Despite these advancements, several points of difficulty hinder the reproducibility of claims in deep learning applications for mammographic image diagnosis. Studies using private, non-public datasets or proprietary deep learning models with undisclosed details make verification challenging. Methods incorporating subject information alongside mammographic images as training data also face reproducibility issues caused by limited commonalities across different datasets. Similarly, studies combining mammographic images with other modality images require specific data combinations, thereby complicating claim reproduction.
Given these considerations, we prioritized reproducible research by particularly addressing studies using publicly available datasets and open-source deep learning models.

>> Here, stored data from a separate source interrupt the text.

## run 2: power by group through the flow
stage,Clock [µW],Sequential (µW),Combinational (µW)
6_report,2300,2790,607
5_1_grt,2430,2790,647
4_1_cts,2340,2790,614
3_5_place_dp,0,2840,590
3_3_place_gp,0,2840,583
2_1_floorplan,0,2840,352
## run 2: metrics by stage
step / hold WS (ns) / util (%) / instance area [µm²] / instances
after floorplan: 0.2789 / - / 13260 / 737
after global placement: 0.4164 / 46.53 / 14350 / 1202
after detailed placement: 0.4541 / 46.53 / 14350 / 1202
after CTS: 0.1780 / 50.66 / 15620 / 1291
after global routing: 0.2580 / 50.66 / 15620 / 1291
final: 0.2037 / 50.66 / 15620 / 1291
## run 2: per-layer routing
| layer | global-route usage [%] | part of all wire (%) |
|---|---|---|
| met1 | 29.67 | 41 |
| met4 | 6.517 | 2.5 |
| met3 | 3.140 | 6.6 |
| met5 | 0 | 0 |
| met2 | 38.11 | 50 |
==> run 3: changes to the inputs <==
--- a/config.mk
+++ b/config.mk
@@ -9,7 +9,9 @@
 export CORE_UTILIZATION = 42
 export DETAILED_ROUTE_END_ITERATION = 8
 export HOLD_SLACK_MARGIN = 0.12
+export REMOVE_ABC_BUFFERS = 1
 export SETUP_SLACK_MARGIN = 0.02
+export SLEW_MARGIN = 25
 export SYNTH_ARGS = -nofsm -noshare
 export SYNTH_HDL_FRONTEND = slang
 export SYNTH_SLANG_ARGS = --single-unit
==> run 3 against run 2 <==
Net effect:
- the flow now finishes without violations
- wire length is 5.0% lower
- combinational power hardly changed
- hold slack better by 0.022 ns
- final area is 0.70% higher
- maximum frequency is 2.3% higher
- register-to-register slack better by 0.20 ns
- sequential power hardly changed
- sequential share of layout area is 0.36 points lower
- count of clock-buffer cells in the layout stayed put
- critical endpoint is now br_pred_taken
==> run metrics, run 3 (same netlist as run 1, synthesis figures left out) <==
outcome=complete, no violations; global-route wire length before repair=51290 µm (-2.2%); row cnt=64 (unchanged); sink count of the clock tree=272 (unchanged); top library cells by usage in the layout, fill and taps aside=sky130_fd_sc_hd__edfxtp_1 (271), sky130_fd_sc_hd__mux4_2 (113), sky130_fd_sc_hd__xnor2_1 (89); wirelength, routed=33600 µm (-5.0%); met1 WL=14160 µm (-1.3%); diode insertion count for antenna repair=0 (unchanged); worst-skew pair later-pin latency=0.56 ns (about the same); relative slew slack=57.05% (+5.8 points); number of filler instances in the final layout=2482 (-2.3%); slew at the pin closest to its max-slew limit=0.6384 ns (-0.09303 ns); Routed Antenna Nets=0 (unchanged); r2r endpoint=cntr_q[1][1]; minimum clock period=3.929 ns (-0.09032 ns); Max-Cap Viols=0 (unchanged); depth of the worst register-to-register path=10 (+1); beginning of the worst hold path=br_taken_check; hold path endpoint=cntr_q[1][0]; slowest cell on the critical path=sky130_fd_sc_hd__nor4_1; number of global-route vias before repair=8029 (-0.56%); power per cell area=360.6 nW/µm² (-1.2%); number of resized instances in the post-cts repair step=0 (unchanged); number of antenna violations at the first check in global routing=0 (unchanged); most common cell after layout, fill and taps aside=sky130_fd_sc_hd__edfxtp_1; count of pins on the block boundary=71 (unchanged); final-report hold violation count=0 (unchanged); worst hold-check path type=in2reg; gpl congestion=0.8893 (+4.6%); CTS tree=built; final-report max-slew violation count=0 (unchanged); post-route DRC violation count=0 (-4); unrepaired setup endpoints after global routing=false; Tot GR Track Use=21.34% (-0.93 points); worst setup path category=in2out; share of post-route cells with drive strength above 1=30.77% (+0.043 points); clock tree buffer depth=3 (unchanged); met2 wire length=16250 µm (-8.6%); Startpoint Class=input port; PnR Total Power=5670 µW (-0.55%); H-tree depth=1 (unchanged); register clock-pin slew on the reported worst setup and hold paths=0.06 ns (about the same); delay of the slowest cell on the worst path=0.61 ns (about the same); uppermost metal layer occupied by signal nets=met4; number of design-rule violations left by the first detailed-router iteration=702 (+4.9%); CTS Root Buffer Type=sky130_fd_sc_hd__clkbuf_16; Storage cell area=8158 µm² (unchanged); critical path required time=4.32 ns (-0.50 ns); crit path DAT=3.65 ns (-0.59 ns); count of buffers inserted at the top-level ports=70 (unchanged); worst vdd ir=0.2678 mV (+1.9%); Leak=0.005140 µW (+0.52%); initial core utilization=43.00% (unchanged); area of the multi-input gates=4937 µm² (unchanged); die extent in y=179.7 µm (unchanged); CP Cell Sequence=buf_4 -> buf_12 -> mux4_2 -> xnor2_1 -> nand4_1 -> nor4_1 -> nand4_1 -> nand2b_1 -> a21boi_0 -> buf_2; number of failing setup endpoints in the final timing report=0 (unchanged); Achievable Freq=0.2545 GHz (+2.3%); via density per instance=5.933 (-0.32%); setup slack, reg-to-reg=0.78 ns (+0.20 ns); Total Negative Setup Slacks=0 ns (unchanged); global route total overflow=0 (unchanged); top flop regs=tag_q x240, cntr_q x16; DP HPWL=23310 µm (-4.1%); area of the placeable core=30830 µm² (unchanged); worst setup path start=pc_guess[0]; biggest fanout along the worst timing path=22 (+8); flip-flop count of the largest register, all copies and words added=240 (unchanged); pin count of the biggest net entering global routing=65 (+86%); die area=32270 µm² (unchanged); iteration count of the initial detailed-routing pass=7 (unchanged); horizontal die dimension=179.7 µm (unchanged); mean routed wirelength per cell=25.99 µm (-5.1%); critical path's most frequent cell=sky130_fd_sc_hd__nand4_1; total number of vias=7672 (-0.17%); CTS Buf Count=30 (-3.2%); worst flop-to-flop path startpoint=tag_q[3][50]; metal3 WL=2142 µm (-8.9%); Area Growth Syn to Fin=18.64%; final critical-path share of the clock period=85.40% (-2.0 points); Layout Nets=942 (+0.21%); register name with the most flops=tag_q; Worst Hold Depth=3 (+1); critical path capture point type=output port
<file path="config.mk">
export PLATFORM = sky130hd
export DESIGN_NAME = controller
export DESIGN_NICKNAME = d
export VERILOG_FILES = /design/src/rtl/controller_pkg.sv /design/src/rtl/controller_decode.sv /design/src/rtl/controller.sv
export SDC_FILE = /design/constraint.sdc
export NUM_CORES = 1
export LEC_CHECK = 0
export CAP_MARGIN = 10
export CORE_MARGIN = 10
export CORE_UTILIZATION = 22
export CTS_BUF_LIST = sky130_fd_sc_hd__clkbuf_8
export CTS_CLUSTER_DIAMETER = 60
export DETAILED_ROUTE_END_ITERATION = 8
export PLACE_DENSITY = 0.76
export SYNTH_ARGS = -nofsm -noshare
export SYNTH_HDL_FRONTEND = slang
export SYNTH_SLANG_ARGS = --single-unit
</file>
<file path="constraint.sdc">
create_clock -name Clk -period 1.1 [get_ports Clk]
set_clock_uncertainty 0.05 [all_clocks]
set_input_delay 0.165 -clock Clk [delete_from_list [all_inputs] [get_ports Clk]]
set_output_delay 0.165 -clock Clk [all_outputs]
set_load 0.005 [all_outputs]
</file>
`config.mk`:
```
export PLATFORM = sky130hd
export DESIGN_NAME = fft_out_reorder
export DESIGN_NICKNAME = d
export VERILOG_FILES = /design/src/rtl/fft_out_reorder.sv
export SDC_FILE = /design/constraint.sdc
export NUM_CORES = 1
export LEC_CHECK = 0
export ABC_CLOCK_PERIOD_IN_PS = 11100
export BUFFER_PORTS_ARGS = -buffer_cell sky130_fd_sc_hd__buf_2
export CAP_MARGIN = 20
export CELL_PAD_IN_SITES_DETAIL_PLACEMENT = 2
export CELL_PAD_IN_SITES_GLOBAL_PLACEMENT = 2
export CORE_UTILIZATION = 45
export CTS_CLUSTER_DIAMETER = 80
export CTS_CLUSTER_SIZE = 30
export DETAILED_ROUTE_END_ITERATION = 6
export PLACE_DENSITY = 0.8
export SETUP_SLACK_MARGIN = 0.4
export SLEW_MARGIN = 0
export SYNTH_ARGS = -nofsm -noshare
export SYNTH_HDL_FRONTEND = slang
export SYNTH_SLANG_ARGS = --single-unit
```
`constraint.sdc`:
```
create_clock -name clk -period 11.1 [get_ports clk]
set_clock_uncertainty 0.1 [all_clocks]
set_input_delay 1.11 -clock clk [delete_from_list [all_inputs] [get_ports clk]]
set_output_delay 1.11 -clock clk [all_outputs]
set_load 0.01 [all_outputs]
```
`src/rtl/fft_out_reorder.sv`:
```
// fft_out_reorder
// Turns the bit-reversed sample stream of a serial FFT back into natural order.
// Two ping-pong banks of FRAME_LEN entries are used. Each incoming sample k is
// written to address bitrev(k) of the write bank, and the read side drains a
// FULL bank in ascending address order. Samples pass through unchanged.
//
// Parameters
//   DATA_W    sample width, {real[DATA_W-1:DATA_W/2], imag[DATA_W/2-1:0]}
//   FRAME_LEN points per frame, power of two in 2..64
// Ports
//   clk        rising-edge clock
//   rst_n      asynchronous active-low reset
//   data_in    bit-reversed input sample, qualified by in_valid
//   in_valid   input sample valid
//   in_ready   registered: current write bank is EMPTY
//   data_out   natural-order sample, 0 when out_valid is low
//   out_valid  current read bank is FULL
//   out_ready  downstream accepts data_out
//   out_last   marks natural index FRAME_LEN-1
//   err_drop   sticky flag: sample offered while in_ready was low
// Configuration
//   FFT_REORDER_ERR_EN  when defined, err_drop detection is built; otherwise
//                       err_drop is tied low.
module fft_out_reorder #(
    parameter int DATA_W    = 34,
    parameter int FRAME_LEN = 8
) (
    input  logic              clk,
    input  logic              rst_n,
    input  logic [DATA_W-1:0] data_in,
    input  logic              in_valid,
    output logic              in_ready,
    output logic [DATA_W-1:0] data_out,
    output logic              out_valid,
    input  logic              out_ready,
    output logic              out_last,
    output logic              err_drop
);

    localparam int             AW       = $clog2(FRAME_LEN);
    localparam logic [AW-1:0]  LAST_IDX = AW'(FRAME_LEN - 1);
    localparam logic [AW-1:0]  ONE_IDX  = AW'(1);

    // Mirror the index bits: MSB becomes LSB.
    function automatic logic [AW-1:0] bit_rev(input logic [AW-1:0] idx);
        logic [AW-1:0] rev;
        rev = {AW{1'b0}};
        for (int i = 0; i < AW; i++) begin
            rev[i] = idx[AW-1-i];
        end
        return rev;
    endfunction

    // Bank storage, addressed as {bank, entry}.
    logic [DATA_W-1:0] mem_r [0:2*FRAME_LEN-1];

    logic [1:0]        full_r;
    logic              wr_bank_r;
    logic              rd_bank_r;
    logic [AW-1:0]     wr_cnt_r;
    logic [AW-1:0]     rd_idx_r;
    logic              in_ready_r;
    logic              out_valid_r;
    logic              out_last_r;
    logic [DATA_W-1:0] data_out_r;

    logic              in_xfer_s;
    logic              out_xfer_s;
    logic              wr_done_s;
    logic              rd_done_s;
    logic [1:0]        wr_set_s;
    logic [1:0]        rd_clr_s;
    logic [1:0]        full_nxt_s;
    logic              wr_bank_nxt_s;
    logic              rd_bank_nxt_s;
    logic [AW-1:0]     wr_cnt_nxt_s;
    logic [AW-1:0]     rd_idx_nxt_s;
    logic [AW:0]       wr_addr_s;
    logic [AW:0]       rd_addr_s;
    logic              in_ready_nxt_s;
    logic              out_valid_nxt_s;
    logic              out_last_nxt_s;
    logic [DATA_W-1:0] data_out_nxt_s;

    // Next-state computation; every output is precomputed so it can be registered.
    always_comb begin
        in_xfer_s  = in_valid & in_ready_r;
        out_xfer_s = out_valid_r & out_ready;
        wr_done_s  = in_xfer_s & (wr_cnt_r == LAST_IDX);
        rd_done_s  = out_xfer_s & out_last_r;

        // Writes only target an EMPTY bank and reads only a FULL one, so the
        // set and clear masks never hit the same bank on one edge.
        wr_set_s   = {wr_done_s & wr_bank_r, wr_done_s & ~wr_bank_r};
        rd_clr_s   = {rd_done_s & rd_bank_r, rd_done_s & ~rd_bank_r};
        full_nxt_s = (full_r | wr_set_s) & ~rd_clr_s;

        wr_bank_nxt_s = wr_bank_r ^ wr_done_s;
        rd_bank_nxt_s = rd_bank_r ^ rd_done_s;

        if (wr_done_s) begin
            wr_cnt_nxt_s = {AW{1'b0}};
        end else if (in_xfer_s) begin
            wr_cnt_nxt_s = wr_cnt_r + ONE_IDX;
        end else begin
            wr_cnt_nxt_s = wr_cnt_r;
        end

        if (rd_done_s) begin
            rd_idx_nxt_s = {AW{1'b0}};
        end else if (out_xfer_s) begin
            rd_idx_nxt_s = rd_idx_r + ONE_IDX;
        end else begin
            rd_idx_nxt_s = rd_idx_r;
        end

        wr_addr_s       = {wr_bank_r, bit_rev(wr_cnt_r)};
        rd_addr_s       = {rd_bank_nxt_s, rd_idx_nxt_s};
        in_ready_nxt_s  = ~full_nxt_s[wr_bank_nxt_s];
        out_valid_nxt_s = full_nxt_s[rd_bank_nxt_s];
        out_last_nxt_s  = out_valid_nxt_s & (rd_idx_nxt_s == LAST_IDX);

        // Forward the incoming sample when it lands on the entry read next,
        // since the memory still holds the old value during this cycle.
        if (!out_valid_nxt_s) begin
            data_out_nxt_s = {DATA_W{1'b0}};
        end else if (in_xfer_s && (wr_addr_s == rd_addr_s)) begin
            data_out_nxt_s = data_in;
        end else begin
            data_out_nxt_s = mem_r[rd_addr_s];
        end
    end

    // Sample storage; contents are not reset, stale data is never presented.
    always_ff @(posedge clk) begin
        if (in_xfer_s) begin
            mem_r[wr_addr_s] <= data_in;
        end
    end

    // Control state and registered outputs.
    always_ff @(posedge clk or negedge rst_n) begin
        if (!rst_n) begin
            full_r      <= 2'b00;
            wr_bank_r   <= 1'b0;
            rd_bank_r   <= 1'b0;
            wr_cnt_r    <= {AW{1'b0}};
            rd_idx_r    <= {AW{1'b0}};
            in_ready_r  <= 1'b0;
            out_valid_r <= 1'b0;
            out_last_r  <= 1'b0;
            data_out_r  <= {DATA_W{1'b0}};
        end else begin
            full_r      <= full_nxt_s;
            wr_bank_r   <= wr_bank_nxt_s;
            rd_bank_r   <= rd_bank_nxt_s;
            wr_cnt_r    <= wr_cnt_nxt_s;
            rd_idx_r    <= rd_idx_nxt_s;
            in_ready_r  <= in_ready_nxt_s;
            out_valid_r <= out_valid_nxt_s;
            out_last_r  <= out_last_nxt_s;
            data_out_r  <= data_out_nxt_s;
        end
    end

`ifdef FFT_REORDER_ERR_EN
    logic err_drop_r;

    // Sticky overflow flag, cleared only by reset.
    always_ff @(posedge clk or negedge rst_n) begin
        if (!rst_n) begin
            err_drop_r <= 1'b0;
        end else if (in_valid && !in_ready_r) begin
            err_drop_r <= 1'b1;
        end else begin
            err_drop_r <= err_drop_r;
        end
    end

    assign err_drop = err_drop_r;
`else
    assign err_drop = 1'b0;
`endif

    assign in_ready  = in_ready_r;
    assign out_valid = out_valid_r;
    assign out_last  = out_last_r;
    assign data_out  = data_out_r;

endmodule

```
==> results.md <==
* LEAKAGE at 9.39 nW
* Peak VDD IR at between 0.2 and 0.25 mV
* Pwr dens at approximately 250 mW/mm2
* Most frequent cells in the layout: 544 x edfxtp_1, 272 x mux2i_1, 94 x o21ai_0
* IO buf count at 74
* RSZ-0062 raised after global routing: false
* Vias at 14500
* CTS HTree Levels at 1
* Core ar. at 0.0530 mm2
* Worst reg2reg path depth at 8
* Overflow after GRT at 0
* Layout cells sized above 1 at approximately an eighth
* Nets at 1604
* Endpoints failing setup at 0
* First-pass DRT Iterations at 5
* Worst Path Arrival at just over 5 ns
* Clk Latency, worst-skew pair at 0.64 ns
* # Post-CTS Setup Buffers at 0
* Clock transition at path regs at 0.11 ns
* GR Util All Layers at between 20% and 30%
* Mapped Cells at 1531
* Seq/Total Area, Yosys at 72.1%
* Vias in the first global route at about 16000
* Fmax achieved at 215 MHz
* Per-cell routed wire length at around 32 um
* Die width at 234 um
* Flop2flop setup slack at 6.59 ns
* Placed cells at 2215
* Largest net degree at the start of global routing at 102
* Worst Hold Class: reg2reg
* Routed WL at 73.0 mm
* WP data required at ~12 ns
* Worst setup path end: data_out[28]
* CTS root buf: clkbuf_16
* Clk sinks at 591
* Setup Crit Path Kind: in2reg
* Worst setup SP type: primary input
* Setup TNS at 0 ns
* RR Endpoint: data_out[28]
* DP Area at 0.0253 mm2
* I/O Pins at 76
* DP HPWL at 39.3 mm
* Post-CTS Hold Buffers at 0
* Yosys Warn Count at 0
* Synth unique cells at 44
* Syn Std Cell Area at 0.0243 mm2
* Die Footprint at 0.0549 mm2
* Tcrit/Tclk final at about two fifths
* DR vias/cell at roughly 6.4
* Synth area leaders: edfxtp_1 67%, mux2i_1 11%, dfrtp_1 4.8%
* Mapped Nets at 1576
* CP max FO at between 100 and 150
* First-pass GRT wire length at 108 mm
* DRC at 0
* CTS max path bufs at 3
* Worst setup EP type: flop
* Share of flip-flops with an asynchronous set or reset at 7.95%
* Worst setup startpoint: out_ready
* Least-Margin Pin Slew at 1.17 ns
* Final Hold Vio Count at 0
* Antenna Nets Post-Route at 0
* Diodes inserted at 0
* Most common cell after layout, fill and taps aside: edfxtp_1
* Maxcap violations at 0
* Total CTS buffers at 29
* Final Max Slew Viols at 0
* CTS tree: done
* Min cycle time layout at about 4.6 ns
* Yosys top cell area share at 67.3%
* Post-CTS Resized at 0
* Gpl congestion at 0.703
* DR iter-0 viols at 1286
* Post-synth EDFFs at 544
* Primary FF master, synth: edfxtp_1
* Final instance area at 0.0264 mm2
* Avg Inst Size Synth at 15.9 um2
* Cell taking the most area after synthesis: edfxtp_1
* Area grow syn2layout at 8.62%
* Non-Filler Instances at approximately 2300
* Die height at 234 um
* Worst r2r src: out_valid
* Num rows at 84
* Starting density of the core at a little under half
* #FFs+latches synth at 591
* Initial antenna violation count at 0
* Worst slew margin at 21.9%
* Run status: complete, no violations
==> config.mk <==
export PLATFORM = sky130hd
export DESIGN_NAME = bus_sequencer
export DESIGN_NICKNAME = d
export VERILOG_FILES = /design/src/rtl/bus_sequencer.sv
export SDC_FILE = /design/constraint.sdc
export NUM_CORES = 1
export LEC_CHECK = 0
export ABC_AREA = 1
export CAP_MARGIN = 0
export CORE_AREA = 2 2 39 41
export DETAILED_ROUTE_END_ITERATION = 7
export DIE_AREA = 0 0 41 43
export GPL_TIMING_DRIVEN = 0
export PLACE_DENSITY = 0.65
export SYNTH_ARGS = -nofsm -noshare
export SYNTH_HDL_FRONTEND = slang
export SYNTH_SLANG_ARGS = --single-unit
==> constraint.sdc <==
create_clock -name clock -period 2.65 [get_ports clock]
set_input_delay 0.3975 -clock clock [delete_from_list [all_inputs] [get_ports clock]]
set_output_delay 0.3975 -clock clock [all_outputs]
set_load 0.005 [all_outputs]
==> config.mk <==
export PLATFORM = sky130hd
export DESIGN_NAME = md_issue_ctrl_flat
export DESIGN_NICKNAME = d
export VERILOG_FILES = /design/src/rtl/md_issue_ctrl_if.sv /design/src/rtl/md_issue_ctrl.sv /design/src/flat_wrapper.sv
export SDC_FILE = /design/constraint.sdc
export NUM_CORES = 1
export LEC_CHECK = 0
export CAP_MARGIN = 10
export CORE_MARGIN = 8
export CORE_UTILIZATION = 28
export CTS_BUF_LIST = sky130_fd_sc_hd__clkbuf_4 sky130_fd_sc_hd__clkbuf_8 sky130_fd_sc_hd__clkbuf_16
export DETAILED_ROUTE_END_ITERATION = 10
export GPL_ROUTABILITY_DRIVEN = 0
export GPL_TIMING_DRIVEN = 0
export PLACE_DENSITY = 0.89
export SLEW_MARGIN = 20
export SYNTH_ARGS = -nofsm -noshare
export SYNTH_HDL_FRONTEND = slang
export SYNTH_SLANG_ARGS = --single-unit
==> constraint.sdc <==
create_clock -name clk -period 2.21 [get_ports clk]
set_input_delay 0.442 -clock clk [delete_from_list [all_inputs] [get_ports clk]]
set_output_delay 0.442 -clock clk [all_outputs]
set_load 0.005 [all_outputs]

Furthermore, we emphasized the generalizability of claims across multiple public datasets and various deep learning models.
Therefore, this study tested the hypothesis that prediction accuracy improves when images are divided into those with and without annotated mask information for regions of interest, with subsequent separate training and prediction for each of the four mammographic views (RCC, LCC, RMLO, LMLO), before merging the results. This approach is compared to cases for which image data are not separated based on the availability of mask information for regions of interest. Using two public datasets and two deep learning models, we validated this hypothesis, particularly addressing the presence or absence of annotated mask information as a novel feature.